Alongside Zhengzhou, Zhouyuan, and Anyang, Daxinzhuang is one of four primary sites where Shang-era oracle bones—the first attested examples of written Chinese—have been discovered. While the vast majority of inscriptions have been found within the temple and palace at Anyang, there is considerable evidence for Daxinzhuang having a local variety of the Shang script and its own tradition of literacy.

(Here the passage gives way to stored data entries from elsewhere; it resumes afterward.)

File: src/rtl/biquad_coeff_loader.sv
// rtl/biquad_coeff_loader.sv - staged biquad coefficient burst writer with post-load filter reset pulse
module biquad_coeff_loader #(
    parameter int DEPTH       = 32,
    parameter int ADDR_STRIDE = 4,
    parameter int TIMEOUT     = 255,
    parameter int MAX_RETRY   = 3,
    parameter int RST_CYCLES  = 4
) (
    input  logic                     wb_clk_i,
    input  logic                     wb_rst_n_i,
    input  logic                     buf_we_i,
    input  logic [$clog2(DEPTH)-1:0] buf_addr_i,
    input  logic [31:0]              buf_dat_i,
    input  logic                     start_i,
    input  logic [21:0]              base_adr_i,
    input  logic [$clog2(DEPTH):0]   count_i,
    output logic                     busy_o,
    output logic                     done_o,
    output logic [2:0]               status_o,
    output logic                     reset_BQ_o,
    biquad_coeff_loader_if.master    wb
);
    localparam int AW = $clog2(DEPTH);
    localparam int TW = $clog2(TIMEOUT + 1);
    localparam int RW = $clog2(MAX_RETRY + 2);
    localparam int PW = $clog2(RST_CYCLES + 1);
    localparam logic [AW:0]   DEPTH_C    = DEPTH[AW:0];
    localparam logic [TW-1:0] TMO_LAST   = TW'(TIMEOUT - 1);
    localparam logic [RW-1:0] RETRY_MAX  = RW'(MAX_RETRY);
    localparam logic [PW-1:0] PULSE_LAST = PW'(RST_CYCLES - 1);

    typedef enum logic [2:0] {IDLE, FETCH, ISSUE, RSTPULSE, FINISH} state_t;

    state_t        state;
    logic [31:0]   mem [DEPTH];
    logic [21:0]   base;
    logic [AW:0]   count;
    logic [AW:0]   idx;
    logic [TW-1:0] tmo;
    logic [RW-1:0] retry;
    logic [PW-1:0] pulse;
    logic [21:0]   stride_off;
    logic          resp;

    wire unused_rd_dat = ^wb.wb_dat_i;

    // Address arithmetic wraps modulo the 22-bit target space.
    assign stride_off = 22'(ADDR_STRIDE * idx);
    assign resp       = wb.wb_err_i | wb.wb_rty_i | wb.wb_ack_i | (tmo == TMO_LAST);

    // Staging buffer is frozen while a load is in flight so the burst is atomic.
    always_ff @(posedge wb_clk_i) begin
        if (buf_we_i && !busy_o)
            mem[buf_addr_i] <= buf_dat_i;
    end

    always_ff @(posedge wb_clk_i or negedge wb_rst_n_i) begin
        if (!wb_rst_n_i) begin
            state       <= IDLE;
            base        <= '0;
            count       <= '0;
            idx         <= '0;
            tmo         <= '0;
            retry       <= '0;
            pulse       <= '0;
            busy_o      <= 1'b0;
            done_o      <= 1'b0;
            status_o    <= 3'd0;
            reset_BQ_o  <= 1'b0;
            wb.wb_cyc_o <= 1'b0;
            wb.wb_stb_o <= 1'b0;
            wb.wb_we_o  <= 1'b0;
            wb.wb_adr_o <= '0;
            wb.wb_dat_o <= '0;
            wb.wb_sel_o <= 4'h0;
        end else begin
            done_o <= 1'b0;
            case (state)
                IDLE: begin
                    if (start_i) begin
                        base  <= base_adr_i;
                        count <= count_i;
                        idx   <= '0;
                        retry <= '0;
                        if (count_i == '0) begin
                            state    <= FINISH;
                            done_o   <= 1'b1;
                            status_o <= 3'd0;
                        end else if (count_i > DEPTH_C) begin
                            state    <= FINISH;
                            done_o   <= 1'b1;
                            status_o <= 3'd4;
                        end else begin
                            state  <= FETCH;
                            busy_o <= 1'b1;
                        end
                    end
                end
                FETCH: begin
                    wb.wb_dat_o <= mem[idx[AW-1:0]];
                    wb.wb_adr_o <= base + stride_off;
                    wb.wb_cyc_o <= 1'b1;
                    wb.wb_stb_o <= 1'b1;
                    wb.wb_we_o  <= 1'b1;
                    wb.wb_sel_o <= 4'hF;
                    tmo         <= '0;
                    state       <= ISSUE;
                end
                ISSUE: begin
                    tmo <= tmo + 1'b1;
                    if (resp) begin
                        wb.wb_cyc_o <= 1'b0;
                        wb.wb_stb_o <= 1'b0;
                        wb.wb_we_o  <= 1'b0;
                        wb.wb_sel_o <= 4'h0;
                    end
                    // Same-cycle responses resolve as err over rty over ack.
                    if (wb.wb_err_i) begin
                        state    <= FINISH;
                        busy_o   <= 1'b0;
                        done_o   <= 1'b1;
                        status_o <= 3'd1;
                    end else if (wb.wb_rty_i) begin
                        if (retry == RETRY_MAX) begin
                            state    <= FINISH;
                            busy_o   <= 1'b0;
                            done_o   <= 1'b1;
                            status_o <= 3'd3;
                        end else begin
                            retry <= retry + 1'b1;
                            state <= FETCH;
                        end
                    end else if (wb.wb_ack_i) begin
                        retry <= '0;
                        idx   <= idx + 1'b1;
                        if (idx + 1'b1 == count) begin
                            state      <= RSTPULSE;
                            reset_BQ_o <= 1'b1;
                            pulse      <= '0;
                        end else begin
                            state <= FETCH;
                        end
                    end else if (tmo == TMO_LAST) begin
                        state    <= FINISH;
                        busy_o   <= 1'b0;
                        done_o   <= 1'b1;
                        status_o <= 3'd2;
                    end
                end
                RSTPULSE: begin
                    if (pulse == PULSE_LAST) begin
                        reset_BQ_o <= 1'b0;
                        state      <= FINISH;
                        busy_o     <= 1'b0;
                        done_o     <= 1'b1;
                        status_o   <= 3'd0;
                    end else begin
                        pulse <= pulse + 1'b1;
                    end
                end
                FINISH: begin
                    state <= IDLE;
                end
                default: begin
                    state <= IDLE;
                end
            endcase
        end
    end
endmodule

In March 2003, a turtle plastron was found at Daxinzhuang featuring inscriptions in a regional variant of the oracle bone script, likely dating to the Yinxu II or early Yinxu III subperiods (c. 12th century BCE). Like other examples, bones were subject to pyromancy— early forms of Chinese characters were carved into them to ask questions, and answers were interpreted from the cracks formed upon exposing the bones to fire. Initially divided into seven fragments, four of the Daxinzhuang pieces were reconnected by archaeologist Fang Hui (方辉). Analysis of finds at the site since then support the notion that some direct form of Shang royal influence extended as far east as Daxinzhuang, as the inscriptions seem to have been created in a similar context as those in Anyang, which suggests communication between local populations of diviners and scribes. Some aspects of Daxinzhuang inscriptions are unique to the site, including the preparation of materials, the layout of characters on the bones, and occurrence of certain vocabulary and sentence structures.